Work item =
Across the entries, count the lines that include "result" and report only that number.

*** Begin section ***

===== config.mk =====
export PLATFORM = sky130hd
export DESIGN_NAME = ir_pulse_distance_transmitter
export DESIGN_NICKNAME = d
export VERILOG_FILES = /design/src/hw/rtl/irpd_pkg.sv /design/src/hw/rtl/ir_pulse_distance_transmitter.sv /design/src/hw/rtl/irpd_cfg.sv /design/src/hw/rtl/irpd_core.sv
export SDC_FILE = /design/constraint.sdc
export NUM_CORES = 1
export LEC_CHECK = 0
export BUFFER_PORTS_ARGS = -buffer_cell sky130_fd_sc_hd__buf_4
export CORE_AREA = 2 2 192 194
export CTS_BUF_LIST = sky130_fd_sc_hd__clkbuf_16
export DETAILED_ROUTE_END_ITERATION = 12
export DIE_AREA = 0 0 194 196
export PLACE_DENSITY = 0.55
export SETUP_SLACK_MARGIN = 0.15
export SLEW_MARGIN = 40
export SYNTH_ARGS = -nofsm -noshare
export SYNTH_HDL_FRONTEND = slang
export SYNTH_SLANG_ARGS = --single-unit

===== constraint.sdc =====
create_clock -name clk -period 4.97 [get_ports clk]
set_input_delay 0.994 -clock clk [delete_from_list [all_inputs] [get_ports clk]]
set_output_delay 0.994 -clock clk [all_outputs]
set_load 0.005 [all_outputs]

===== src/hw/rtl/irpd_pkg.sv =====
// irpd_pkg: types, constants and helpers shared by the ir pulse distance transmitter
// no dependencies
`default_nettype none

package irpd_pkg;

  localparam int TICKS_PER_US  = 8;
  localparam int CODE_BITS     = 48;
  localparam int FRAME_REPEATS = 2;

  localparam int DATA_W = 48;
  localparam int HP_W   = 16;
  localparam int US_W   = 13;
  localparam int SUB_W  = (TICKS_PER_US > 1) ? $clog2(TICKS_PER_US) : 1;
  localparam int BC_W   = $clog2(CODE_BITS + 1);
  localparam int IDX_W  = 3;
  localparam int CFG_W  = 16;
  localparam int OUT_W  = 8;

  typedef enum logic [IDX_W-1:0] {
    REG_HALF_PERIOD  = 3'd0,
    REG_LEADER_MARK  = 3'd1,
    REG_LEADER_SPACE = 3'd2,
    REG_BIT_MARK     = 3'd3,
    REG_ONE_SPACE    = 3'd4,
    REG_ZERO_SPACE   = 3'd5,
    REG_STOP_SPACE   = 3'd6
  } reg_idx_t;

  typedef enum logic [6:0] {
    PH_IDLE       = 7'b0000001,
    PH_LEAD_MARK  = 7'b0000010,
    PH_LEAD_SPACE = 7'b0000100,
    PH_BIT_MARK   = 7'b0001000,
    PH_BIT_SPACE  = 7'b0010000,
    PH_STOP_MARK  = 7'b0100000,
    PH_STOP_SPACE = 7'b1000000
  } phase_t;

  typedef struct packed {
    logic [HP_W-1:0] half_period;
    logic [US_W-1:0] leader_mark;
    logic [US_W-1:0] leader_space;
    logic [US_W-1:0] bit_mark;
    logic [US_W-1:0] one_space;
    logic [US_W-1:0] zero_space;
    logic [US_W-1:0] stop_space;
  } cfg_t;

  typedef struct packed {
    logic rejected;
    logic done_res;
    logic busy_res;
    logic envelope;
    logic ir_out;
  } res_t;

  function automatic logic is_mark(phase_t p);
    return p inside {PH_LEAD_MARK, PH_BIT_MARK, PH_STOP_MARK};
  endfunction

  function automatic logic [US_W-1:0] nz_dur(logic [US_W-1:0] d);
    return (d == '0) ? US_W'(1) : d;
  endfunction

endpackage

`default_nettype wire


===== src/hw/rtl/ir_pulse_distance_transmitter.sv =====
// ir_pulse_distance_transmitter: top level, stream ports, config port, result register
// depends on irpd_pkg, irpd_cfg, irpd_core
//
// channel  direction  handshake           payload
// s_*      in         s_tvalid/s_tready   tuser action, tdata frame_data
// m_*      out        m_tvalid/m_tready   tdata result flags
// cfg_*    in         cfg_valid/cfg_ready cfg_index, cfg_data
//
// one request per clock cycle while s_tready is high, result valid in the cycle after it is taken
// the state update and the result register are loaded together on each request
// s_tready is high while the result register is empty or being drained
// synchronous active-high reset restores register defaults and the idle state
// cfg_ready is always high
`default_nettype none

module ir_pulse_distance_transmitter (
  input  wire logic                         clk,
  input  wire logic                         rst,
  input  wire logic                         s_tvalid,
  output logic                              s_tready,
  input  wire logic [irpd_pkg::DATA_W-1:0]  s_tdata,   // frame_data[47:0]
  input  wire logic                         s_tuser,   // action
  output logic                              m_tvalid,
  input  wire logic                         m_tready,
  output logic [irpd_pkg::OUT_W-1:0]        m_tdata,   // ir_out, envelope, busy_res,
                                                       // done_res, rejected, zero pad
  input  wire logic                         cfg_valid,
  output logic                              cfg_ready,
  input  wire logic [irpd_pkg::IDX_W-1:0]   cfg_index,
  input  wire logic [irpd_pkg::CFG_W-1:0]   cfg_data
);
  import irpd_pkg::*;

  cfg_t cfg;
  res_t res;
  res_t res_q;
  logic accept;

  assign cfg_ready = 1'b1;
  assign s_tready  = !m_tvalid || m_tready;
  assign accept    = s_tvalid && s_tready;

  irpd_cfg u_cfg (
    .clk      (clk),
    .rst      (rst),
    .wr_en    (cfg_valid && cfg_ready),
    .wr_index (cfg_index),
    .wr_data  (cfg_data),
    .cfg      (cfg)
  );

  irpd_core u_core (
    .clk        (clk),
    .rst        (rst),
    .step       (accept),
    .action     (s_tuser),
    .frame_data (s_tdata),
    .cfg        (cfg),
    .res        (res)
  );

  always_ff @(posedge clk) begin
    if (rst) begin
      m_tvalid <= 1'b0;
    end else if (accept) begin
      m_tvalid <= 1'b1;
    end else if (m_tready) begin
      m_tvalid <= 1'b0;
    end
  end

  always_ff @(posedge clk) begin
    if (accept) begin
      res_q <= res;
    end
  end

  assign m_tdata = {(OUT_W - $bits(res_t))'(0), res_q};

  a_rej_busy: assert property (@(posedge clk) disable iff (rst)
    m_tvalid && res_q.rejected |-> res_q.busy_res && !res_q.envelope)
    else $error("rejected request without busy result");

  a_done_idle: assert property (@(posedge clk) disable iff (rst)
    m_tvalid && res_q.done_res |-> !res_q.busy_res && !res_q.rejected)
    else $error("done reported while still busy");

  a_ir_env: assert property (@(posedge clk) disable iff (rst)
    m_tvalid && res_q.ir_out |-> res_q.envelope && res_q.busy_res)
    else $error("emitter driven outside a mark");

  a_take: assert property (@(posedge clk) disable iff (rst)
    accept |=> m_tvalid)
    else $error("taken request produced no result");

endmodule

`default_nettype wire


===== src/hw/rtl/irpd_cfg.sv =====
// irpd_cfg: configuration register file with reset values
// depends on irpd_pkg
`default_nettype none

module irpd_cfg (
  input  wire logic                        clk,
  input  wire logic                        rst,
  input  wire logic                        wr_en,
  input  wire logic [irpd_pkg::IDX_W-1:0]  wr_index,
  input  wire logic [irpd_pkg::CFG_W-1:0]  wr_data,
  output irpd_pkg::cfg_t                   cfg
);
  import irpd_pkg::*;

  always_ff @(posedge clk) begin
    if (rst) begin
      cfg.half_period  <= HP_W'(105);
      cfg.leader_mark  <= US_W'(4550);
      cfg.leader_space <= US_W'(4350);
      cfg.bit_mark     <= US_W'(620);
      cfg.one_space    <= US_W'(460);
      cfg.zero_space   <= US_W'(1550);
      cfg.stop_space   <= US_W'(5100);
    end else if (wr_en) begin
      case (reg_idx_t'(wr_index))
        REG_HALF_PERIOD:  cfg.half_period  <= wr_data[HP_W-1:0];
        REG_LEADER_MARK:  cfg.leader_mark  <= wr_data[US_W-1:0];
        REG_LEADER_SPACE: cfg.leader_space <= wr_data[US_W-1:0];
        REG_BIT_MARK:     cfg.bit_mark     <= wr_data[US_W-1:0];
        REG_ONE_SPACE:    cfg.one_space    <= wr_data[US_W-1:0];
        REG_ZERO_SPACE:   cfg.zero_space   <= wr_data[US_W-1:0];
        REG_STOP_SPACE:   cfg.stop_space   <= wr_data[US_W-1:0];
        default: ;
      endcase
    end
  end

endmodule

`default_nettype wire


===== src/hw/rtl/irpd_core.sv =====
// irpd_core: segment sequencer, microsecond timer and carrier generator
// depends on irpd_pkg; steps once per accepted request
`default_nettype none

module irpd_core (
  input  wire logic                         clk,
  input  wire logic                         rst,
  input  wire logic                         step,
  input  wire logic                         action,
  input  wire logic [irpd_pkg::DATA_W-1:0]  frame_data,
  input  wire irpd_pkg::cfg_t               cfg,
  output irpd_pkg::res_t                    res
);
  import irpd_pkg::*;

  phase_t               phase, phase_next;
  logic [CODE_BITS-1:0] code_shift, code_shift_next;
  logic [BC_W-1:0]      bit_count, bit_count_next;
  logic                 frame_index, frame_index_next;
  logic [US_W-1:0]      us_remaining, us_remaining_next;
  logic [SUB_W-1:0]     subtick_count, subtick_count_next;
  logic [HP_W-1:0]      carrier_count, carrier_count_next;
  logic                 carrier_level, carrier_level_next;

  always_comb begin
    logic            seg_start;
    phase_t          seg_phase;
    logic [US_W-1:0] seg_dur;
    logic [HP_W-1:0] hp;
    logic [HP_W:0]   cc_inc;
    logic [SUB_W:0]  sub_inc;
    logic [US_W-1:0] us_dec;
    logic            top;
    logic [BC_W:0]   bc_inc;

    phase_next         = phase;
    code_shift_next    = code_shift;
    bit_count_next     = bit_count;
    frame_index_next   = frame_index;
    us_remaining_next  = us_remaining;
    subtick_count_next = subtick_count;
    carrier_count_next = carrier_count;
    carrier_level_next = carrier_level;
    res                = '0;
    seg_start          = 1'b0;
    seg_phase          = PH_IDLE;
    seg_dur            = '0;
    hp      = (cfg.half_period == '0) ? HP_W'(1) : cfg.half_period;
    cc_inc  = {1'b0, carrier_count} + (HP_W+1)'(1);
    sub_inc = {1'b0, subtick_count} + (SUB_W+1)'(1);
    us_dec  = (us_remaining != '0) ? us_remaining - US_W'(1) : us_remaining;
    top     = code_shift[CODE_BITS-1];
    bc_inc  = {1'b0, bit_count} + (BC_W+1)'(1);

    if (action) begin
      if (phase != PH_IDLE) begin
        res.rejected = 1'b1;
      end else begin
        code_shift_next  = CODE_BITS'(frame_data);
        frame_index_next = 1'b0;
        bit_count_next   = '0;
        seg_start        = 1'b1;
        seg_phase        = PH_LEAD_MARK;
        seg_dur          = cfg.leader_mark;
      end
    end else if (phase != PH_IDLE) begin
      if (is_mark(phase)) begin
        res.envelope = 1'b1;
        res.ir_out   = carrier_level;
        if (cc_inc >= {1'b0, hp}) begin
          carrier_count_next = '0;
          carrier_level_next = ~carrier_level;
        end else begin
          carrier_count_next = cc_inc[HP_W-1:0];
        end
      end
      if (sub_inc >= (SUB_W+1)'(TICKS_PER_US)) begin
        subtick_count_next = '0;
        us_remaining_next  = us_dec;
        if (us_dec == '0) begin
          case (phase)
            PH_LEAD_MARK: begin
              seg_start = 1'b1;
              seg_phase = PH_LEAD_SPACE;
              seg_dur   = cfg.leader_space;
            end
            PH_LEAD_SPACE: begin
              bit_count_next = '0;
              seg_start      = 1'b1;
              seg_phase      = PH_BIT_MARK;
              seg_dur        = cfg.bit_mark;
            end
            PH_BIT_MARK: begin
              seg_start = 1'b1;
              seg_phase = PH_BIT_SPACE;
              seg_dur   = top ? cfg.one_space : cfg.zero_space;
            end
            PH_BIT_SPACE: begin
              code_shift_next = {code_shift[CODE_BITS-2:0], top};
              bit_count_next  = bc_inc[BC_W-1:0];
              if (bc_inc < (BC_W+1)'(CODE_BITS)) begin
                seg_start = 1'b1;
                seg_phase = PH_BIT_MARK;
                seg_dur   = cfg.bit_mark;
              end else if (32'(frame_index) + 32'd1 < 32'(FRAME_REPEATS)) begin
                seg_start = 1'b1;
                seg_phase = PH_STOP_MARK;
                seg_dur   = cfg.bit_mark;
              end else begin
                phase_next         = PH_IDLE;
                frame_index_next   = 1'b0;
                bit_count_next     = '0;
                us_remaining_next  = '0;
                subtick_count_next = '0;
                carrier_count_next = '0;
                carrier_level_next = 1'b0;
                res.done_res       = 1'b1;
              end
            end
            PH_STOP_MARK: begin
              seg_start = 1'b1;
              seg_phase = PH_STOP_SPACE;
              seg_dur   = cfg.stop_space;
            end
            PH_STOP_SPACE: begin
              frame_index_next = 1'b1;
              seg_start        = 1'b1;
              seg_phase        = PH_LEAD_MARK;
              seg_dur          = cfg.leader_mark;
            end
            default: phase_next = PH_IDLE;
          endcase
        end
      end else begin
        subtick_count_next = sub_inc[SUB_W-1:0];
      end
    end

    if (seg_start) begin
      phase_next         = seg_phase;
      us_remaining_next  = nz_dur(seg_dur);
      subtick_count_next = '0;
      if (is_mark(seg_phase)) begin
        carrier_count_next = '0;
        carrier_level_next = 1'b1;
      end
    end

    res.busy_res = (phase_next != PH_IDLE);
  end

  always_ff @(posedge clk) begin
    if (rst) begin
      phase         <= PH_IDLE;
      code_shift    <= '0;
      bit_count     <= '0;
      frame_index   <= 1'b0;
      us_remaining  <= '0;
      subtick_count <= '0;
      carrier_count <= '0;
      carrier_level <= 1'b0;
    end else if (step) begin
      phase         <= phase_next;
      code_shift    <= code_shift_next;
      bit_count     <= bit_count_next;
      frame_index   <= frame_index_next;
      us_remaining  <= us_remaining_next;
      subtick_count <= subtick_count_next;
      carrier_count <= carrier_count_next;
      carrier_level <= carrier_level_next;
    end
  end

endmodule

`default_nettype wire


# Word level (Yosys, flattened, before mapping)

Index checks and enable logic that the tools add are counted.

Add/subtract/negate cells: 5
Magnitude comparators: 4
Equality and inequality tests: 21
Muxes and demuxes: 97
Bitwise operators: 6
Reductions and logical operators: 35

Operator list:

| kind                  | number |
|---|---|
| $mux 48               | 6 |
| $mux 13               | 18 |
| $mux 16               | 12 |
| $mux 7                | 12 |
| $pmux 13 s6           | 1 |
| $mux 6                | 8 |
| $pmux 7 s6            | 1 |
| $lt 32x2->1 const B   | 1 |
| $mux 1                | 29 |
| $logic_not 13->1      | 2 |
| $add 16x1->17 const B | 1 |
| $ge 17x16->1          | 1 |
| $logic_not 16->1      | 1 |
| $eq 7x2->1 const B    | 2 |
| $eq 7x4->1 const B    | 2 |
| $eq 7x6->1 const B    | 2 |
| $ne 7x1->1 const B    | 2 |
| $pmux 7 s2            | 1 |
| $reduce_and 2->1      | 7 |
| $reduce_bool 2->1     | 7 |
| $reduce_bool 13->1    | 1 |
| $sub 13x1->13 const B | 1 |
| $mux 3                | 4 |
| $pmux 6 s2            | 1 |
| other kinds (30)      | 45 |

Register bits: 195
Input port bits: 73
Output and inout port bits: 11
Word-level logic and storage cells: 189

# Depth between registers and ports, before layout

Gate-level depths: netlist (run 1).

Word-level depth: 14
Depth in mapped cells: 15
Mapped depth without buffers: 15

# Hierarchy

Synthesis (run 1) repeated with hierarchy kept, for this count alone.

Cells, all modules: 1268
Area total of the unflattened synthesis: 11051.8 µm²

Modules (own cells, without submodules):

| module                        | times used | cells an instance | area an instance (µm²) | sequential area each (µm²) |
|---|---|---|---|---|
| irpd_core                     | 1          | 903               | 7091.8                 | 1901.8 |
| irpd_cfg                      | 1          | 349               | 3717.3                 | 1881.8 |
| ir_pulse_distance_transmitter | 1          | 16                | 242.7                  | 170.2 |

# Worst setup path after synthesis (run 1)

No wires, ideal clock.

Path type: reg2reg
Start: register u_core.carrier_count[0]
End: register u_core.carrier_count[0]
Setup time: 0.073 ns
Data arrival time: 3.637 ns
Data required time: 4.897 ns
Setup slack: 1.261 ns
Cell stages (with the launch flop): 16
Path buffers: 0
Period minus slack after synthesis: 3.709 ns
Cells stage by stage: dfxtp_1 -> ha_1 -> nand3_1 -> nor2_1 -> and3_1 -> nand3_1 -> xnor2_1 -> ha_1 -> a21o_1 -> a21oi_1 -> nor2_1 -> a2111oi_0 -> a21oi_1 -> nor4b_1 -> inv_1 -> mux2i_1

Word-level cells in the longest chain between the ends: 13

RTL lines:

| what                   | RTL line         | RTL |
|---|---|---|
| from (decl)            | irpd_core.sv:22  | `logic [HP_W-1:0] carrier_count, carrier_count_next;` |
| from (signal assigned) | irpd_core.sv:169 | `carrier_count <= carrier_count_next;` |
| $add 16x1->17          | irpd_core.sv:49  | `cc_inc = {1'b0, carrier_count} + (HP_W+1)'(1);` |
| $ge 17x16->1           | irpd_core.sv:70  | `if (cc_inc >= {1'b0, hp}) begin` |
| $mux 16                | irpd_core.sv:70  |  |
| $mux 16                | irpd_core.sv:67  | `if (is_mark(phase)) begin` |
| $mux 16                | irpd_core.sv:105 | `end else if (32'(frame_index) + 32'd1 < 32'(FRAME_REPEATS)) begin` |
| $mux 16                | irpd_core.sv:101 | `if (bc_inc < (BC_W+1)'(CODE_BITS)) begin` |
| $mux 16                | irpd_core.sv:81  | `case (phase)` |
| $mux 16                | irpd_core.sv:80  | `if (us_dec == '0) begin` |
| $mux 16                | irpd_core.sv:77  | `if (sub_inc >= (SUB_W+1)'(TICKS_PER_US)) begin` |
| $mux 16                | irpd_core.sv:66  | `end else if (phase != PH_IDLE) begin` |
| $mux 16 *              | irpd_core.sv:55  | `if (action) begin` |
| $mux 16                | irpd_core.sv:143 | `if (is_mark(seg_phase)) begin` |
| $mux 16 *              | irpd_core.sv:139 | `if (seg_start) begin` |

Every way passes the cells marked *; elsewhere a longest branch is shown, timed or not.
A chain may end at the register's enable or synchronous reset.

# Worst setup path after layout (run 1)

Start: register u_core.carrier_count[0]
End: register u_core.carrier_count[13]

Word-level cells in the longest chain between the ends: 13

RTL lines:

| what            | RTL line |
|---|---|
| $add 16x1->17 * | irpd_core.sv:49 |
| $ge 17x16->1    | irpd_core.sv:70 |
| $mux 16 *       | irpd_core.sv:70 |
| $mux 16 *       | irpd_core.sv:67 |
| $mux 16         | irpd_core.sv:105 |
| $mux 16         | irpd_core.sv:101 |
| $mux 16         | irpd_core.sv:81 |
| $mux 16         | irpd_core.sv:80 |
| $mux 16 *       | irpd_core.sv:77 |
| $mux 16 *       | irpd_core.sv:66 |
| $mux 16 *       | irpd_core.sv:55 |
| $mux 16         | irpd_core.sv:143 |
| $mux 16 *       | irpd_core.sv:139 |

Marked as above.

*** End section ***

Solution to this exercise =
7